The Blackmore Vale (/ˈblækmɔər/; less commonly spelt Blackmoor) is a vale, or wide valley, in north Dorset, and to a lesser extent south Somerset and southwest Wiltshire in southern England.

==Geography==
The vale is part of the Stour valley and part of the natural region known as the Blackmoor Vale and Vale of Wardour. The southern periphery of the vale is in the Dorset National Landscape area.

To the south and east, the vale is clearly delimited by the steep escarpments of two areas of higher chalk downland, the Dorset Downs to the south, and Cranborne Chase to the east. To the north and west, the definitions of the vale are more ambiguous, as the landscape changes more gradually around the upper reaches of the Stour and its tributaries. One definition places the boundary along the watershed between the Stour and neighbouring valleys of the Yeo to the west and Brue to the north. A narrower definition places the limits of the vale close to the county boundary and villages like Bourton, where the landscape transitions to hillier greensand, limestone and sandstone geology. In her book on the Blackmore Vale, Hilary Townsend described the northern boundary as "above Gillingham, through Motcombe to Queen Oak and Bourton, then crosses the A303, ignores the A30 and slips down on winding country roads past Bow Brook and Gibbs Marsh towards Sherborne"; while she placed the western boundary outside the Stour watershed "south of Sherborne down Dancing Hill, across the A352 and pick up the line of the River Yeo towards Beer Hackett, Yetminster and Chetnole".

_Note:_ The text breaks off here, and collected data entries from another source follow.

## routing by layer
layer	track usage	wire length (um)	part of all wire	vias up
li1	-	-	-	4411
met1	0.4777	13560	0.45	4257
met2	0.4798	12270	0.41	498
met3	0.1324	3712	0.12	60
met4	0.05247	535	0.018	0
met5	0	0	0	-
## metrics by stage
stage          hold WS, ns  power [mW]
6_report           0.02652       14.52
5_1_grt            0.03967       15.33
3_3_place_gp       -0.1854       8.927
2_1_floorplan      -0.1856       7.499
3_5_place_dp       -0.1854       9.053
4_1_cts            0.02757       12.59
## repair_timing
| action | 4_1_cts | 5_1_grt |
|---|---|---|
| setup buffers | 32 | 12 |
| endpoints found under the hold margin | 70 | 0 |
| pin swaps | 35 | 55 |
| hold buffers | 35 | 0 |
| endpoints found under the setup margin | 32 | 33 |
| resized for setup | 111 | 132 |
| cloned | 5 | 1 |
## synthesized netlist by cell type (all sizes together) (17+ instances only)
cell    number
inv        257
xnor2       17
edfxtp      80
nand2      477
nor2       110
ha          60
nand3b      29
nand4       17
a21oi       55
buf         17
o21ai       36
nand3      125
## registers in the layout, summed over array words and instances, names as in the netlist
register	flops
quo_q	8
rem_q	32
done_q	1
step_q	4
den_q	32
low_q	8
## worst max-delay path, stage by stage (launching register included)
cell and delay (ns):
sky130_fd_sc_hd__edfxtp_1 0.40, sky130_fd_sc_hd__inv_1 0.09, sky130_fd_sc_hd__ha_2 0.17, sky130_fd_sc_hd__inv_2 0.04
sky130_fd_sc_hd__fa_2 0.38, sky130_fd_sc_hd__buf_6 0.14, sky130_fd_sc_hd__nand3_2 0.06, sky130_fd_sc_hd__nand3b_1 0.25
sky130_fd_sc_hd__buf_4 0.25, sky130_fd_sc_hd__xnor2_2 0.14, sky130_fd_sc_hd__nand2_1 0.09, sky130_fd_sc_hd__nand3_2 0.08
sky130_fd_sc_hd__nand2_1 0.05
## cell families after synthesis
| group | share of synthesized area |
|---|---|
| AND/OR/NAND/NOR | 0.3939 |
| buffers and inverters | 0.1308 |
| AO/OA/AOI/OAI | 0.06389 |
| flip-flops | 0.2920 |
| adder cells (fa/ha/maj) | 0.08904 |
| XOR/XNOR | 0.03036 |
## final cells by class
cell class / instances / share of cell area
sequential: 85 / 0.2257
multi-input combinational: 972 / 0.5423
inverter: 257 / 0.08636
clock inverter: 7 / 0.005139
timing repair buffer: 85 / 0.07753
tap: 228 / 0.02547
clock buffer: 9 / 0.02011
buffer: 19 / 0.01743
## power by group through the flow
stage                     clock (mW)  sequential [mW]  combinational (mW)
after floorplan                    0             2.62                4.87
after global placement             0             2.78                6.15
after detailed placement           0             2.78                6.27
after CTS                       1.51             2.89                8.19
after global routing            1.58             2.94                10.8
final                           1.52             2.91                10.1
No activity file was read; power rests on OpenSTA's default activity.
===== config.mk =====
export PLATFORM = sky130hd
export DESIGN_NAME = seven_segment_text_scanner
export DESIGN_NICKNAME = d
export VERILOG_FILES = /design/src/sv/ssts_pkg.sv /design/src/sv/ssts_ctrl.sv /design/src/sv/ssts_dp.sv /design/src/sv/seven_segment_text_scanner.sv
export VERILOG_INCLUDE_DIRS = /design/src /design/src/sv
export SDC_FILE = /design/constraint.sdc
export NUM_CORES = 1
export LEC_CHECK = 0
export ABC_AREA = 1
export BUFFER_PORTS_ARGS = -buffer_cell sky130_fd_sc_hd__buf_2
export CORE_ASPECT_RATIO = 0.7
export CORE_MARGIN = 2
export CORE_UTILIZATION = 30
export CTS_BUF_LIST = sky130_fd_sc_hd__clkbuf_4 sky130_fd_sc_hd__clkbuf_8 sky130_fd_sc_hd__clkbuf_16
export CTS_CLUSTER_SIZE = 28
export DETAILED_ROUTE_END_ITERATION = 8
export SYNTH_ARGS = -nofsm -noshare
export SYNTH_HDL_FRONTEND = slang
export SYNTH_SLANG_ARGS = --single-unit
export TNS_END_PERCENT = 30

===== constraint.sdc =====
create_clock -name clk -period 5.5 [get_ports clk]
set_input_delay 0.825 -clock clk [delete_from_list [all_inputs] [get_ports clk]]
set_output_delay 0.825 -clock clk [all_outputs]
set_load 0.005 [all_outputs]

===== src/sv/seven_segment_text_scanner_macros.svh =====
// Assertion helpers used by the seven-segment text scanner datapath.
`ifndef SEVEN_SEGMENT_TEXT_SCANNER_MACROS_SVH
`define SEVEN_SEGMENT_TEXT_SCANNER_MACROS_SVH

// The condition holds at every clock edge outside reset.
`define SSTS_ASSERT_ALWAYS(label, clk, rst, cond) \
  label: assert property (@(posedge clk) disable iff (rst) (cond)) \
    else $error("scanner invariant violated");

// The consequent holds in the same cycle as the antecedent.
`define SSTS_ASSERT_IMPLY(label, clk, rst, ante, cons) \
  label: assert property (@(posedge clk) disable iff (rst) (ante) |-> (cons)) \
    else $error("scanner implication violated");

// The consequent holds in the cycle after the antecedent.
`define SSTS_ASSERT_NEXT(label, clk, rst, ante, cons) \
  label: assert property (@(posedge clk) disable iff (rst) (ante) |=> (cons)) \
    else $error("scanner next-cycle check violated");

`endif


===== src/sv/ssts_pkg.sv =====
package ssts_pkg;

  localparam int DIGITS_W    = 4;
  localparam int UNITS_W     = 3;
  localparam int CFG_DATA_W  = 4;
  localparam int CFG_INDEX_W = 1;
  localparam int CMD_W       = 2;
  localparam int CHAR_W      = 8;
  localparam int SEG_W       = 8;
  localparam int SEL_W       = 8;

  localparam logic [DIGITS_W-1:0] DIGITS_RESET = 4'd4;
  localparam logic [UNITS_W-1:0]  UNITS_RESET  = 3'd1;

  localparam logic [CFG_INDEX_W-1:0] REG_DIGITS = 1'b0;
  localparam logic [CFG_INDEX_W-1:0] REG_UNITS  = 1'b1;

  localparam logic [SEG_W-1:0] SEG_DARK = 8'h00;

  typedef enum logic [CMD_W-1:0] {
    CMD_START  = 2'd0,
    CMD_APPEND = 2'd1,
    CMD_TICK   = 2'd2,
    CMD_BLANK  = 2'd3
  } cmd_t;

  typedef struct packed {
    logic store_write;
    logic length_clear;
    logic scan_init;
    logic blank_init;
    logic mem_read;
    logic emit_scan;
    logic emit_blank;
    logic step_unit;
    logic step_blank;
    logic pos_advance;
    logic pos_clear;
  } dp_cmd_t;

  typedef struct packed {
    logic length_zero;
    logic can_append;
    logic out_free;
    logic last_unit;
    logic last_blank;
  } dp_stat_t;

  // Character to segment pattern; anything not in the font shows dark.
  function automatic logic [SEG_W-1:0] seg_code(input logic [CHAR_W-1:0] ch);
    logic [SEG_W-1:0] seg;
    unique case (ch)
      8'h20:   seg = 8'h00;
      8'h30:   seg = 8'h3F;
      8'h31:   seg = 8'h06;
      8'h32:   seg = 8'h5B;
      8'h33:   seg = 8'h4F;
      8'h34:   seg = 8'h66;
      8'h35:   seg = 8'h6D;
      8'h36:   seg = 8'h7D;
      8'h37:   seg = 8'h07;
      8'h38:   seg = 8'h7F;
      8'h39:   seg = 8'h6F;
      8'h41:   seg = 8'h77;
      8'h43:   seg = 8'h39;
      8'h45:   seg = 8'h79;
      8'h46:   seg = 8'h71;
      8'h48:   seg = 8'h76;
      8'h4C:   seg = 8'h38;
      8'h50:   seg = 8'h73;
      8'h52:   seg = 8'h31;
      8'h55:   seg = 8'h3E;
      default: seg = SEG_DARK;
    endcase
    return seg;
  endfunction

endpackage


===== src/sv/ssts_ctrl.sv =====
module ssts_ctrl (
  input  logic               clk,
  input  logic               rst,
  input  logic               s_tvalid,
  output logic               s_tready,
  input  ssts_pkg::cmd_t     command,
  input  ssts_pkg::dp_stat_t stat,
  output ssts_pkg::dp_cmd_t  cmd
);

  typedef enum logic [3:0] {
    ST_IDLE  = 4'b0001,
    ST_FETCH = 4'b0010,
    ST_EMIT  = 4'b0100,
    ST_BLANK = 4'b1000
  } state_t;

  state_t state;
  state_t state_next;

  always_ff @(posedge clk) begin
    if (rst) begin
      state <= ST_IDLE;
    end else begin
      state <= state_next;
    end
  end

  assign s_tready = (state == ST_IDLE);

  always_comb begin
    cmd        = '0;
    state_next = state;
    unique case (state)
      ST_IDLE: begin
        if (s_tvalid) begin
          unique case (command)
            ssts_pkg::CMD_START: begin
              cmd.length_clear = 1'b1;
            end
            ssts_pkg::CMD_APPEND: begin
              cmd.store_write = stat.can_append;
            end
            ssts_pkg::CMD_TICK: begin
              // An empty message produces nothing and leaves the scan where it is.
              if (!stat.length_zero) begin
                cmd.scan_init = 1'b1;
                state_next    = ST_FETCH;
              end
            end
            ssts_pkg::CMD_BLANK: begin
              cmd.length_clear = 1'b1;
              cmd.blank_init   = 1'b1;
              state_next       = ST_BLANK;
            end
            default: begin
            end
          endcase
        end
      end
      ST_FETCH: begin
        cmd.mem_read = 1'b1;
        state_next   = ST_EMIT;
      end
      ST_EMIT: begin
        if (stat.out_free) begin
          cmd.emit_scan = 1'b1;
          if (stat.last_unit) begin
            cmd.pos_advance = 1'b1;
            state_next      = ST_IDLE;
          end else begin
            cmd.step_unit = 1'b1;
            state_next    = ST_FETCH;
          end
        end
      end
      ST_BLANK: begin
        if (stat.out_free) begin
          cmd.emit_blank = 1'b1;
          if (stat.last_blank) begin
            cmd.pos_clear = 1'b1;
            state_next    = ST_IDLE;
          end else begin
            cmd.step_blank = 1'b1;
          end
        end
      end
      default: begin
        state_next = ST_IDLE;
      end
    endcase
  end

endmodule


===== src/sv/ssts_dp.sv =====
`include "seven_segment_text_scanner_macros.svh"

module ssts_dp #(
  parameter int MAX_DIGITS = 8,
  parameter int MAX_UNITS  = 4,
  parameter int TEXT_DEPTH = 32
) (
  input  logic                                clk,
  input  logic                                rst,
  input  logic                                cfg_write,
  input  logic [ssts_pkg::CFG_INDEX_W-1:0]    cfg_index,
  input  logic [ssts_pkg::CFG_DATA_W-1:0]     cfg_data,
  input  logic [ssts_pkg::CHAR_W-1:0]         character,
  input  ssts_pkg::dp_cmd_t                   cmd,
  output ssts_pkg::dp_stat_t                  stat,
  output logic                                m_tvalid,
  input  logic                                m_tready,
  output logic [ssts_pkg::SEG_W+ssts_pkg::SEL_W-1:0] m_tdata,
  output logic                                m_tlast
);

  localparam int DW = $clog2(MAX_DIGITS + 1);
  localparam int UW = $clog2(MAX_UNITS + 1);
  localparam int FW = $clog2(MAX_DIGITS * MAX_UNITS + 1);
  localparam int LW = $clog2(TEXT_DEPTH + 1);
  localparam int AW = (TEXT_DEPTH > 1) ? $clog2(TEXT_DEPTH) : 1;
  localparam int PW = (MAX_DIGITS > 1) ? $clog2(MAX_DIGITS) : 1;
  localparam int JW = (MAX_UNITS > 1) ? $clog2(MAX_UNITS) : 1;

  // Configuration registers.
  logic [ssts_pkg::DIGITS_W-1:0] digits_reg;
  logic [ssts_pkg::UNITS_W-1:0]  units_reg;

  always_ff @(posedge clk) begin
    if (rst) begin
      digits_reg <= ssts_pkg::DIGITS_RESET;
      units_reg  <= ssts_pkg::UNITS_RESET;
    end else if (cfg_write) begin
      unique case (cfg_index)
        ssts_pkg::REG_DIGITS: digits_reg <= cfg_data[ssts_pkg::DIGITS_W-1:0];
        ssts_pkg::REG_UNITS:  units_reg  <= cfg_data[ssts_pkg::UNITS_W-1:0];
        default: begin
        end
      endcase
    end
  end

  // Register values saturated into their legal ranges.
  logic [DW-1:0] d_eff;
  logic [UW-1:0] u_eff;
  logic [FW-1:0] full;

  always_comb begin
    if (digits_reg == '0) begin
      d_eff = DW'(1);
    end else if (digits_reg > MAX_DIGITS) begin
      d_eff = DW'(MAX_DIGITS);
    end else begin
      d_eff = DW'(digits_reg);
    end
    if (units_reg == '0) begin
      u_eff = UW'(1);
    end else if (units_reg > MAX_UNITS) begin
      u_eff = UW'(MAX_UNITS);
    end else begin
      u_eff = UW'(units_reg);
    end
  end

  assign full = FW'(d_eff) * FW'(u_eff);

  // Message store and length.
  logic [ssts_pkg::CHAR_W-1:0] text_store [TEXT_DEPTH];
  logic [ssts_pkg::CHAR_W-1:0] mem_q;
  logic [LW-1:0]               length;
  logic [FW-1:0]               pad;
  logic [FW-1:0]               k_reg;
  logic [FW-1:0]               store_off;
  logic [AW-1:0]               rd_addr;

  always_ff @(posedge clk) begin
    if (rst) begin
      length <= '0;
    end else if (cmd.length_clear) begin
      length <= '0;
    end else if (cmd.store_write) begin
      length <= length + LW'(1);
    end
  end

  always_ff @(posedge clk) begin
    if (cmd.store_write) begin
      text_store[length[AW-1:0]] <= character;
    end
    if (cmd.mem_read) begin
      mem_q <= text_store[rd_addr];
    end
  end

  // Right justification: the first pad positions of the display are blank.
  always_comb begin
    if (length >= full) begin
      pad = '0;
    end else begin
      pad = full - FW'(length);
    end
  end

  // Its value only matters when k_reg is at or past the pad, so the wrap below is harmless.
  assign store_off = k_reg - pad;
  assign rd_addr   = AW'(store_off);

  // Scan position and per-tick counters.
  logic [PW-1:0] scan_pos;
  logic [PW-1:0] cur_pos;
  logic [JW-1:0] unit_idx;
  logic [PW-1:0] start_pos;
  logic          pos_last;
  logic          unit_last;

  assign start_pos = (DW'(scan_pos) >= d_eff) ? '0 : scan_pos;
  assign pos_last  = (DW'(cur_pos) + DW'(1)) == d_eff;
  assign unit_last = (UW'(unit_idx) + UW'(1)) == u_eff;

  always_ff @(posedge clk) begin
    if (rst) begin
      scan_pos <= '0;
    end else if (cmd.pos_clear) begin
      scan_pos <= '0;
    end else if (cmd.pos_advance) begin
      scan_pos <= pos_last ? '0 : cur_pos + PW'(1);
    end
  end

  always_ff @(posedge clk) begin
    if (cmd.scan_init) begin
      cur_pos  <= start_pos;
      unit_idx <= '0;
      k_reg    <= FW'(start_pos);
    end else if (cmd.blank_init) begin
      cur_pos  <= '0;
      unit_idx <= '0;
    end else if (cmd.step_unit) begin
      unit_idx <= unit_idx + JW'(1);
      k_reg    <= k_reg + FW'(d_eff);
    end else if (cmd.step_blank) begin
      if (unit_last) begin
        unit_idx <= '0;
        cur_pos  <= cur_pos + PW'(1);
      end else begin
        unit_idx <= unit_idx + JW'(1);
      end
    end
  end

  // Output register.
  logic                       out_valid;
  logic [ssts_pkg::SEG_W-1:0] out_seg;
  logic [ssts_pkg::SEL_W-1:0] out_sel;
  logic                       out_last;
  logic                       out_free;
  logic                       load;

  assign out_free = !out_valid || m_tready;
  assign load     = cmd.emit_scan || cmd.emit_blank;

  always_ff @(posedge clk) begin
    if (rst) begin
      out_valid <= 1'b0;
    end else if (load) begin
      out_valid <= 1'b1;
    end else if (m_tready) begin
      out_valid <= 1'b0;
    end
  end

  always_ff @(posedge clk) begin
    if (load) begin
      out_sel <= ssts_pkg::SEL_W'(1) << cur_pos;
      if (cmd.emit_scan && (k_reg >= pad)) begin
        out_seg <= ssts_pkg::seg_code(mem_q);
      end else begin
        out_seg <= ssts_pkg::SEG_DARK;
      end
      if (cmd.emit_scan) begin
        out_last <= unit_last;
      end else begin
        out_last <= unit_last && pos_last;
      end
    end
  end

  assign m_tvalid = out_valid;
  assign m_tdata  = {out_sel, out_seg};
  assign m_tlast  = out_last;

  always_comb begin
    stat.length_zero = (length == '0);
    stat.can_append  = (length < full) && (length < TEXT_DEPTH);
    stat.out_free    = out_free;
    stat.last_unit   = unit_last;
    stat.last_blank  = unit_last && pos_last;
  end

  `SSTS_ASSERT_ALWAYS(a_length_bound, clk, rst, length <= TEXT_DEPTH)
  `SSTS_ASSERT_IMPLY(a_sel_onehot, clk, rst, out_valid, $onehot(out_sel))
  `SSTS_ASSERT_IMPLY(a_load_free, clk, rst, load, out_free)
  `SSTS_ASSERT_NEXT(a_clear_empties, clk, rst, cmd.length_clear, length == '0)

endmodule


===== src/sv/seven_segment_text_scanner.sv =====
// Seven-segment text scanner: holds a message of up to digits_per_unit * unit_count
// characters (capped at TEXT_DEPTH), shown right-justified on a multiplexed display.
// Commands arrive on the slave stream with the command code in s_tuser and the
// character in s_tdata; result words (segments, digit select, tlast on the final
// word of a command) leave on the master stream. Start and append produce nothing.
// In a scan tick, each unit's character needs one read of the single-port message
// store and one load of the output register. Blank all makes one output register
// load per word. One command is handled at a time; the message store has no reset
// and only entries below the current length are ever shown. Configuration register
// 0 is digits_per_unit, register 1 is unit_count; write them only while idle.
module seven_segment_text_scanner #(
  parameter int MAX_DIGITS = 8,
  parameter int MAX_UNITS  = 4,
  parameter int TEXT_DEPTH = 32
) (
  input  logic                                       clk,
  input  logic                                       rst,
  input  logic                                       cfg_valid,
  output logic                                       cfg_ready,
  input  logic [ssts_pkg::CFG_INDEX_W-1:0]           cfg_index,
  input  logic [ssts_pkg::CFG_DATA_W-1:0]            cfg_data,
  input  logic                                       s_tvalid,
  output logic                                       s_tready,
  input  logic [ssts_pkg::CHAR_W-1:0]                s_tdata,  // [7:0] character
  input  logic [ssts_pkg::CMD_W-1:0]                 s_tuser,  // [1:0] command
  output logic                                       m_tvalid,
  input  logic                                       m_tready,
  // [7:0] segments, [15:8] digit_select
  output logic [ssts_pkg::SEG_W+ssts_pkg::SEL_W-1:0] m_tdata,
  output logic                                       m_tlast
);

  ssts_pkg::dp_cmd_t  cmd;
  ssts_pkg::dp_stat_t stat;

  assign cfg_ready = 1'b1;

  ssts_ctrl u_ctrl (
    .clk      (clk),
    .rst      (rst),
    .s_tvalid (s_tvalid),
    .s_tready (s_tready),
    .command  (ssts_pkg::cmd_t'(s_tuser)),
    .stat     (stat),
    .cmd      (cmd)
  );

  ssts_dp #(
    .MAX_DIGITS (MAX_DIGITS),
    .MAX_UNITS  (MAX_UNITS),
    .TEXT_DEPTH (TEXT_DEPTH)
  ) u_dp (
    .clk       (clk),
    .rst       (rst),
    .cfg_write (cfg_valid && cfg_ready),
    .cfg_index (cfg_index),
    .cfg_data  (cfg_data),
    .character (s_tdata),
    .cmd       (cmd),
    .stat      (stat),
    .m_tvalid  (m_tvalid),
    .m_tready  (m_tready),
    .m_tdata   (m_tdata),
    .m_tlast   (m_tlast)
  );

endmodule


==> metrics.csv, run 1 <==
stage,metric,value,unit
outcome,outcome,finished clean,
cells_and_area,nets,1495,
global_route,grt_pass1_wl,55690,µm
clock_network,clk_pin_slew,0.06,ns
clock_network,cts.sinks,312,
timing,post-route-period-util,0.9577,
global_route,antenna_found_initial,0,
drt,vias,10140,
cells_and_area,fin_util,0.3463,
drt,antenna_left,0,
global_route,grt_usage,0.1426,
yosys,ys_ff_latch,312,
die,fp.dieH,187.1,µm
global_route,grt.busiest_layer,met1,
placed_design,placed_area,15270,µm²
yosys,synth_compound_area_frac,0.09584,
global_route,grt_max_degree,138,
die,core,47530,µm²
yosys,yosys.area_share.simple,0.1753,
yosys,syn_avg_cell_area,10.33,µm²
placed_design,dp_hpwl,23130,µm
die,start_util,0.3021,
worst_hold_path,hp-class,reg -> reg,
timing,timing.final.max_slew_violations,0,
global_route,met2_usage,0.2027,
yosys,synth_edf_count,286,
die,fp-row-count,67,
placed_design,gp_routability_congestion,0.8976,
setup_path,ff2ff_setup_slack,0.23,ns
power_and_ir_drop,ir_worst_vdd,0.3080,mV
drt,drc,0,
drt,drtIter0Drc,1080,
timing,min_period,5.267,ns
timing,finalSetupTns,0,ns
timing,tightest_slew,0.9964,ns
die,die_area,49670,µm²
cells_and_area,drive_gt1_frac,0.1188,
clock_network,cts_root_buffer,clkbuf_16,
setup_path,crit_fanout,29,
cells_and_area,syn2layout_area_growth,14.63,%
power_and_ir_drop,leakage,6.114,nW
cells_and_area,fin_area,16460,µm²
setup_path,cpPeakStageDelay,0.70,ns
placed_design,port_buffers,37,
yosys,synthXorXnorAreaFrac,0.008364,
timing,fmax,0.1899,GHz
setup_path,cp-end-kind,register,
global_route,met1_usage,0.2205,
yosys,synth_nets,1450,
drt,routed_via_density,4.880,
timing,layout_setup_ws,0.2327,ns
clock_network,numCtsBuffers,34,
setup_path,critPathTopFamily,adder cells,
die,dieWidth,265.5,µm
yosys,syn_area,14360,µm²
clock_network,htree_levels,2,
yosys,yosys_warnings,0,
cells_and_area,largest_reg_flops,256,
timing,fin_skew,0.01437,ns
clock_network,cts_hold_buf,0,
cells_and_area,diodes,0,
setup_path,arrival,5.50,ns
setup_path,worstSetupStartpointType,register,
clock_network,clk_latency,0.52,ns
yosys,ys_seq_area_frac,0.6343,
placed_design,dpl_worst_slack,-0.07659,ns
global_route,grt_use_met3,0.03081,
timing,hold_violations,0,
job,maxCapViolCount,0,
die,pin_count,40,
global_route,gr-total-overflow,0,
cells_and_area,finalNonFillerCells,2077,
yosys,synthDistinctLibCells,42,
yosys,syn_inst,1390,
yosys,synth-main-ff-cell,edfxtp_1,
placed_design,placedCellCount,2012,
drt,wl_per_cell,17.29,µm
cells_and_area,num-fill-cells,4694,
yosys,muxShareOfSynthArea,0,
drt,drt-pass1-iter-count,5,
timing,setup_violations,0,
clock_network,clockBufferDepth,3,
setup_path,critPathSlowestCell,fa_2,
setup_path,cp.required,5.73,ns
setup_path,critPathKind,reg -> reg,
power_and_ir_drop,p_per_area,424.0,nW/µm²
yosys,async_flop_share,0,
clock_network,cts_tree,yes,
timing,rsz0062_at_grt,yes,
drt,routed_wl,35910,µm
yosys,synth_top_family_by_area,simple AND/OR/NAND/NOR gates,
yosys,synthAdderAreaFrac,0.03746,
timing,slew_headroom,0.3333,
global_route,grt_pass1_vias,9546,
setup_path,worst-path-buf-inv,6,
placed cells by master, fill, tap and decap left out, drive strengths merged:
cell / netlist / final
clkinvlp: 0 / 2
fa: 5 / 5
or2: 1 / 1
inv: 108 / 108
nand2: 228 / 228
nand3b: 2 / 2
o31ai: 10 / 10
xor2: 6 / 6
bufinv: 0 / 2
xnor2: 3 / 3
ha: 35 / 35
nand3: 70 / 70
nor2: 286 / 286
a31oi: 2 / 2
nor3b: 1 / 1
o211ai: 4 / 4
buf: 27 / 65
conb: 2 / 2
a21o: 2 / 2
o2111ai: 1 / 1
o21ai: 173 / 173
a21boi: 1 / 1
nand4: 7 / 7
a21oi: 28 / 28
nor3: 12 / 12
o21bai: 1 / 1
edfxtp: 286 / 286
clkinv: 0 / 12
clkbuf: 30 / 42
dfxtp: 26 / 26
o22ai: 33 / 33
layout make-up:
cell class / count / area, µm² / area share
clock inverters: 16 / 133.9 / 0.008133
multi-input cells: 913 / 4609 / 0.2800
repair buffers: 66 / 495.5 / 0.03010
clock buffers: 41 / 927.1 / 0.05632
flip-flops and latches: 312 / 9110 / 0.5534
inverters: 108 / 409.1 / 0.02485
well taps: 621 / 777.0 / 0.04720
layer usage:
metal | vias up | share of wire | routed length, µm
met4 | 0 | 0.016 | 566
met3 | 44 | 0.074 | 2658
met1 | 4884 | 0.49 | 17720
li1 | 4865 | - | -
met2 | 343 | 0.42 | 14960
met5 | - | 0 | 0
cells in the mapped netlist (6+ instances only):
cell type  instances  area, µm²
o22ai_1           33      206.5
nor2_2             7      43.79
o21ai_1           15      75.07
inv_1             96      360.4
buf_4             11      82.58
o21ai_0          156      780.8
ha_1              35      437.9
buf_2             14      70.07
nor3_1             8      40.04
inv_2             12      45.04
a21oi_1           28      140.1
dfxtp_1           26      520.5
o31ai_1           10      75.07
edfxtp_1         286       8588
nand3_1           67      335.3
clkbuf_1          30      112.6
nand2_1          221      829.6
nor2_1           278       1044
nand4_1            6      37.54
worst register-to-register path, cell delays in order (launching register included):
cell and delay [ns]:
dfxtp_1 0.36, inv_2 0.14, nand2_4 0.10, inv_1 0.08, nand2_1 0.07, fa_1 0.51, inv_1 0.05, ha_1 0.21
fa_1 0.38, xor2_1 0.18, ha_1 0.34, nand2_1 0.09, inv_1 0.08, nand3_1 0.08, o211ai_1 0.13, nand2_2 0.15
nor2_4 0.12, ha_4 0.13, inv_1 0.06, fa_2 0.70, buf_12 0.21, nor2_1 0.09, o21ai_0 0.14, o21ai_0 0.16
nand2_1 0.08, nand2_1 0.09, nor2_2 0.19, o31ai_1 0.09
worst paths after layout:
path                            depth (start not counted)                from                  to
worst min register to register                          2  u_dp.digits_reg[0]  u_dp.digits_reg[0]
worst max register to register                         27   u_dp.units_reg[2]       u_dp.mem_q[2]
worst max-delay path                                   27   u_dp.units_reg[2]       u_dp.mem_q[2]
worst min-delay path                                    2  u_dp.digits_reg[0]  u_dp.digits_reg[0]
logic make-up (layout without fill, tap and decap cells):
kind of cell,count (synthesis),in the layout
simple gates,607,607
other cells,2,2
compound gates,255,255
xor+xnor,9,9
fa+ha+maj,40,40
buf+inv,165,231
flops,312,312
metrics by stage:
stage / hold slack [ns] / total power [mW]
final: 0.4840 / 6.980
after global routing: 0.5012 / 7.335
after CTS: 0.4741 / 6.940
after detailed placement: 0.4653 / 4.727
after global placement: 0.4452 / 4.710
after floorplan: 0.4237 / 4.103
power by group:
part | leakage [nW] | switching, mW | internal [mW]
clock network | 0.523 | 0.917 | 1.29
registers | 2.79 | 0.0423 | 2.68
logic | 2.81 | 1.40 | 0.656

The River Stour flows out of the vale at Blandford Forum in the southeast, a town sandwiched between the Dorset Downs and Cranborne Chase.

When viewed from above (e.g. from the chalk escarpments) the vale appears quite uniform - a large expanse of green, lush, low-lying land - but in geological terms it comprises alternating belts of different clay and limestone soils (and greensand at the foot of the chalk), which give rise to subtle variations in topography and appearance, and which affect land use. The majority of human settlements are built on the drier strips of limestone, whereas the more poorly draining clays (which comprise the greater bulk of the area) are more sparsely populated, supporting mostly small farms, dotted across the vale. Due to the clay soils, land use is predominantly dairy farming. Until it was closed in 1998, Sturminster Newton livestock market was the busiest weekly livestock market in Britain.

==Cultural associations==
The vale, in particular the village of Marnhull ("Marlott"), is the opening backdrop for Thomas Hardy's Tess of the D'Urbervilles; he also lived and wrote in Sturminster Newton for a time. William Barnes the poet also lived in Sturminster Newton. Douglas Adams and Robert Boyle lived in Stalbridge for part of their lives.

The New Blackmore Vale Magazine is named for the area.

==Towns and villages==
Settlements in the vale include:
- Belchalwell
- Bourton
- Child Okeford
- East Stour
- Fiddleford
- Gillingham
- Hazelbury Bryan
- Henstridge
- Hinton St Mary
- Horsington
- Marnhull
- Mere
- Motcombe
- Okeford Fitzpaine
- Shillingstone
- Stalbridge
- Stour Provost
- Stourton Caundle
- Sturminster Newton
- Templecombe
- Todber
- West Stour
- Blandford Forum, Shaftesbury, Sherborne, and Wincanton are on the edges of the vale, but not actually in it.